1. Developments in India's BoP during Second Quarter of 2010-11: Trade, Invisibles and Capital Account.

The article provides details on developments in India's balance of payments during July-September 2010 along with the partially revised data for April-June 2010 and revised data for 2008-09 and 2009-10. As per the recommendation of the Working Group on Balance of Payments Manual for India (Chairman: Deepak Mohanty), the disaggregated data on services for the first two quarters of 2010-11 have also been published as part of this article.

Main Findings

The trade deficit widened to USD  35.4 billion during July-September 2010, despite higher growth in exports relative to imports.

The higher growth in invisibles payments led by travel, transportation, business and financial services coupled with lower growth in invisibles receipts due to moderation in receipts under income and private transfers resulted in a lower net invisibles surplus of USD  19.6 billion during July-September 2010 as compared with the corresponding period of last year.

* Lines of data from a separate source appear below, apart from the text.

**src/rtl/led_frame_pattern_gen.sv**
```systemverilog
// -----------------------------------------------------------------------------
// led_frame_pattern_gen
//
// Streams rows for a HUB75-style half-split LED panel. Each output word holds
// one half-row of the top half and the matching half-row of the bottom half
// (address A and A+HALF). The generator renders a selectable test pattern,
// accepts the row with a valid/ready handshake, and only changes pattern,
// effect position or PWM phase at frame boundaries so that a frame is always
// internally consistent.
//
// Ports
//   clk_in          : single clock, all logic on the rising edge
//   reset_in        : synchronous active-high reset
//   mode_in         : requested pattern (0 off, 1 solid, 2 hscan, 3 vscan,
//                     4 pulse, 5 checker, 6-7 off); sampled at frame start
//   colour_in       : {red,green,blue} mask for lit pixels, sampled per row load
//   row_out         : {top_r,top_g,top_b,bot_r,bot_g,bot_b}, NUM_COLS each,
//                     bit i of each plane = column i
//   row_valid_out   : row_out / row_address_out hold a row
//   row_ready_in    : consumer accepts the row when high together with valid
//   row_address_out : half-row index of row_out
//   frame_done_out  : one-cycle pulse when row 0 of a new frame is loaded
//                     after a completed frame
//   mode_active_out : pattern currently being rendered
// -----------------------------------------------------------------------------
module led_frame_pattern_gen #(
  parameter int NUM_COLS     = 64,
  parameter int NUM_ROWS     = 32,
  parameter int EFFECT_TICKS = 1_000_000,
  parameter int FADE_W       = 8,
  localparam int HALF        = NUM_ROWS / 2,
  localparam int ADDR_W      = $clog2(NUM_ROWS / 2)
) (
  input  logic                  clk_in,
  input  logic                  reset_in,
  input  logic [2:0]            mode_in,
  input  logic [2:0]            colour_in,
  output logic [6*NUM_COLS-1:0] row_out,
  output logic                  row_valid_out,
  input  logic                  row_ready_in,
  output logic [ADDR_W-1:0]     row_address_out,
  output logic                  frame_done_out,
  output logic [2:0]            mode_active_out
);

  localparam int HPOS_W = $clog2(NUM_COLS);
  localparam int VPOS_W = $clog2(NUM_ROWS);
  localparam int TMR_W  = (EFFECT_TICKS > 1) ? $clog2(EFFECT_TICKS) : 1;

  localparam logic [2:0] MODE_OFF     = 3'd0;
  localparam logic [2:0] MODE_SOLID   = 3'd1;
  localparam logic [2:0] MODE_HSCAN   = 3'd2;
  localparam logic [2:0] MODE_VSCAN   = 3'd3;
  localparam logic [2:0] MODE_PULSE   = 3'd4;
  localparam logic [2:0] MODE_CHECKER = 3'd5;

  // ST_LOAD: no row held yet (after reset); ST_RUN: a row is being offered.
  typedef enum logic [0:0] {
    ST_LOAD = 1'b0,
    ST_RUN  = 1'b1
  } state_t;

  state_t state_r;
  state_t state_next_s;

  // Handshake / sequencing decisions
  logic accept_s;
  logic last_row_s;
  logic frame_start_s;
  logic load_s;
  logic frame_done_next_s;

  // Output registers
  logic [6*NUM_COLS-1:0] row_r;
  logic                  row_valid_r;
  logic [ADDR_W-1:0]     addr_r;
  logic                  frame_done_r;
  logic [2:0]            mode_active_r;

  // Frame-level state
  logic [FADE_W-1:0] pwm_r;
  logic [HPOS_W-1:0] snap_hpos_r;
  logic [VPOS_W-1:0] snap_vpos_r;
  logic [FADE_W-1:0] snap_fade_r;
  logic              snap_phase_r;

  // Live effect state
  logic [TMR_W-1:0]  timer_r;
  logic [HPOS_W-1:0] hpos_r;
  logic              hpos_up_r;
  logic [VPOS_W-1:0] vpos_r;
  logic              vpos_up_r;
  logic [FADE_W-1:0] fade_r;
  logic              fade_up_r;
  logic              phase_r;

  // Next-state values
  logic [2:0]            mode_req_s;
  logic                  mode_change_s;
  logic                  step_s;
  logic [TMR_W-1:0]      timer_next_s;
  logic                  hpos_turn_s;
  logic                  vpos_turn_s;
  logic                  fade_turn_s;
  logic [HPOS_W-1:0]     hpos_next_s;
  logic                  hpos_up_next_s;
  logic [VPOS_W-1:0]     vpos_next_s;
  logic                  vpos_up_next_s;
  logic [FADE_W-1:0]     fade_next_s;
  logic                  fade_up_next_s;
  logic                  phase_next_s;
  logic [2:0]            mode_next_s;
  logic [ADDR_W-1:0]     addr_next_s;
  logic [FADE_W-1:0]     pwm_next_s;
  logic [HPOS_W-1:0]     snap_hpos_next_s;
  logic [VPOS_W-1:0]     snap_vpos_next_s;
  logic [FADE_W-1:0]     snap_fade_next_s;
  logic                  snap_phase_next_s;
  logic [5:0]            px_s;
  logic [6*NUM_COLS-1:0] render_s;
  logic [6*NUM_COLS-1:0] row_next_s;

  // Pixel colours of one column for both halves: {top_rgb, bot_rgb}.
  // The bottom half row is addr+HALF with HALF a power of two, so its
  // physical row index is {1, addr} and it shares the parity of addr.
  function automatic logic [5:0] col_pixels(
    input logic [2:0]        mode,
    input logic [HPOS_W-1:0] col,
    input logic [ADDR_W-1:0] addr,
    input logic [HPOS_W-1:0] hpos,
    input logic [VPOS_W-1:0] vpos,
    input logic [FADE_W-1:0] fade,
    input logic [FADE_W-1:0] pwm,
    input logic              phase,
    input logic [2:0]        colour
  );
    logic top_lit;
    logic bot_lit;
    top_lit = 1'b0;
    bot_lit = 1'b0;
    case (mode)
      MODE_SOLID: begin
        top_lit = 1'b1;
        bot_lit = 1'b1;
      end
      MODE_HSCAN: begin
        top_lit = (col == hpos);
        bot_lit = (col == hpos);
      end
      MODE_VSCAN: begin
        top_lit = (vpos == {1'b0, addr});
        bot_lit = (vpos == {1'b1, addr});
      end
      MODE_PULSE: begin
        top_lit = (pwm < fade);
        bot_lit = (pwm < fade);
      end
      MODE_CHECKER: begin
        top_lit = col[0] ^ addr[0] ^ phase;
        bot_lit = col[0] ^ addr[0] ^ phase;
      end
      default: begin
        top_lit = 1'b0;
        bot_lit = 1'b0;
      end
    endcase
    return {({3{top_lit}} & colour), ({3{bot_lit}} & colour)};
  endfunction

  // FSM state register.
  always_ff @(posedge clk_in) begin
    if (reset_in) begin
      state_r <= ST_LOAD;
    end else begin
      state_r <= state_next_s;
    end
  end

  // FSM next state and handshake decisions.
  always_comb begin
    state_next_s      = state_r;
    accept_s          = 1'b0;
    last_row_s        = (addr_r == ADDR_W'(HALF - 1));
    frame_start_s     = 1'b0;
    load_s            = 1'b0;
    frame_done_next_s = 1'b0;
    case (state_r)
      ST_LOAD: begin
        // Initial load after reset: a frame start that is not a frame end.
        frame_start_s = 1'b1;
        load_s        = 1'b1;
        state_next_s  = ST_RUN;
      end
      ST_RUN: begin
        accept_s          = row_ready_in;
        load_s            = row_ready_in;
        frame_start_s     = row_ready_in & last_row_s;
        frame_done_next_s = row_ready_in & last_row_s;
        state_next_s      = ST_RUN;
      end
      default: begin
        state_next_s = ST_LOAD;
      end
    endcase
  end

  // Effect timer, bouncing registers and frame-start snapshot.
  always_comb begin
    if (mode_in > MODE_CHECKER) begin
      mode_req_s = MODE_OFF;
    end else begin
      mode_req_s = mode_in;
    end
    mode_change_s = frame_start_s & (mode_req_s != mode_active_r);

    step_s = (timer_r == TMR_W'(EFFECT_TICKS - 1));
    if (step_s) begin
      timer_next_s = '0;
    end else begin
      timer_next_s = timer_r + TMR_W'(1);
    end

    // Ping-pong: flip direction at the end being approached, then move one
    // step in the (possibly new) direction, so ends are never repeated.
    hpos_turn_s = hpos_up_r ? (hpos_r == HPOS_W'(NUM_COLS - 1)) : (hpos_r == '0);
    vpos_turn_s = vpos_up_r ? (vpos_r == VPOS_W'(NUM_ROWS - 1)) : (vpos_r == '0);
    fade_turn_s = fade_up_r ? (fade_r == {FADE_W{1'b1}}) : (fade_r == '0);

    if (mode_change_s) begin
      hpos_next_s    = '0;
      hpos_up_next_s = 1'b1;
      vpos_next_s    = '0;
      vpos_up_next_s = 1'b1;
      fade_next_s    = '0;
      fade_up_next_s = 1'b1;
      phase_next_s   = 1'b0;
    end else if (step_s) begin
      hpos_up_next_s = hpos_up_r ^ hpos_turn_s;
      vpos_up_next_s = vpos_up_r ^ vpos_turn_s;
      fade_up_next_s = fade_up_r ^ fade_turn_s;
      hpos_next_s    = hpos_up_next_s ? (hpos_r + HPOS_W'(1)) : (hpos_r - HPOS_W'(1));
      vpos_next_s    = vpos_up_next_s ? (vpos_r + VPOS_W'(1)) : (vpos_r - VPOS_W'(1));
      fade_next_s    = fade_up_next_s ? (fade_r + FADE_W'(1)) : (fade_r - FADE_W'(1));
      phase_next_s   = ~phase_r;
    end else begin
      hpos_next_s    = hpos_r;
      hpos_up_next_s = hpos_up_r;
      vpos_next_s    = vpos_r;
      vpos_up_next_s = vpos_up_r;
      fade_next_s    = fade_r;
      fade_up_next_s = fade_up_r;
      phase_next_s   = phase_r;
    end

    // Snapshot takes the pre-step live values; a mode switch renders its
    // first frame from zero.
    if (mode_change_s) begin
      snap_hpos_next_s  = '0;
      snap_vpos_next_s  = '0;
      snap_fade_next_s  = '0;
      snap_phase_next_s = 1'b0;
    end else if (frame_start_s) begin
      snap_hpos_next_s  = hpos_r;
      snap_vpos_next_s  = vpos_r;
      snap_fade_next_s  = fade_r;
      snap_phase_next_s = phase_r;
    end else begin
      snap_hpos_next_s  = snap_hpos_r;
      snap_vpos_next_s  = snap_vpos_r;
      snap_fade_next_s  = snap_fade_r;
      snap_phase_next_s = snap_phase_r;
    end
  end

  // Row sequencing and rendering of the row about to be loaded.
  always_comb begin
    if (frame_start_s) begin
      mode_next_s = mode_req_s;
      addr_next_s = '0;
      pwm_next_s  = pwm_r + FADE_W'(1);
    end else if (accept_s) begin
      mode_next_s = mode_active_r;
      addr_next_s = addr_r + ADDR_W'(1);
      pwm_next_s  = pwm_r;
    end else begin
      mode_next_s = mode_active_r;
      addr_next_s = addr_r;
      pwm_next_s  = pwm_r;
    end

    render_s = '0;
    px_s     = '0;
    for (int c = 0; c < NUM_COLS; c++) begin
      px_s = col_pixels(mode_next_s, HPOS_W'(c), addr_next_s, snap_hpos_next_s,
                        snap_vpos_next_s, snap_fade_next_s, pwm_next_s,
                        snap_phase_next_s, colour_in);
      for (int p = 0; p < 6; p++) begin
        render_s[p*NUM_COLS + c] = px_s[p];
      end
    end

    if (load_s) begin
      row_next_s = render_s;
    end else begin
      row_next_s = row_r;
    end
  end

  // Datapath registers; reset dominates everything.
  always_ff @(posedge clk_in) begin
    if (reset_in) begin
      row_r         <= '0;
      row_valid_r   <= 1'b0;
      addr_r        <= '0;
      frame_done_r  <= 1'b0;
      mode_active_r <= MODE_OFF;
      pwm_r         <= '0;
      snap_hpos_r   <= '0;
      snap_vpos_r   <= '0;
      snap_fade_r   <= '0;
      snap_phase_r  <= 1'b0;
      timer_r       <= '0;
      hpos_r        <= '0;
      hpos_up_r     <= 1'b1;
      vpos_r        <= '0;
      vpos_up_r     <= 1'b1;
      fade_r        <= '0;
      fade_up_r     <= 1'b1;
      phase_r       <= 1'b0;
    end else begin
      row_r         <= row_next_s;
      row_valid_r   <= 1'b1;
      addr_r        <= addr_next_s;
      frame_done_r  <= frame_done_next_s;
      mode_active_r <= mode_next_s;
      pwm_r         <= pwm_next_s;
      snap_hpos_r   <= snap_hpos_next_s;
      snap_vpos_r   <= snap_vpos_next_s;
      snap_fade_r   <= snap_fade_next_s;
      snap_phase_r  <= snap_phase_next_s;
      timer_r       <= timer_next_s;
      hpos_r        <= hpos_next_s;
      hpos_up_r     <= hpos_up_next_s;
      vpos_r        <= vpos_next_s;
      vpos_up_r     <= vpos_up_next_s;
      fade_r        <= fade_next_s;
      fade_up_r     <= fade_up_next_s;
      phase_r       <= phase_next_s;
    end
  end

  assign row_out         = row_r;
  assign row_valid_out   = row_valid_r;
  assign row_address_out = addr_r;
  assign frame_done_out  = frame_done_r;
  assign mode_active_out = mode_active_r;

endmodule

```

The higher trade deficit combined with the lower invisibles surplus resulted in the widening of current account deficit to USD  15.8 billion during the second quarter of 2010-11.

The capital account surplus increased over the corresponding quarter of last year, mainly due to portfolio investments, short-term credit and external commercial borrowings.

With capital account surplus being higher than the current account deficit, the overall balance was in surplus at USD  3.3 billion resulting in a net accretion to foreign exchange reserves of equivalent amount during July-September 2010.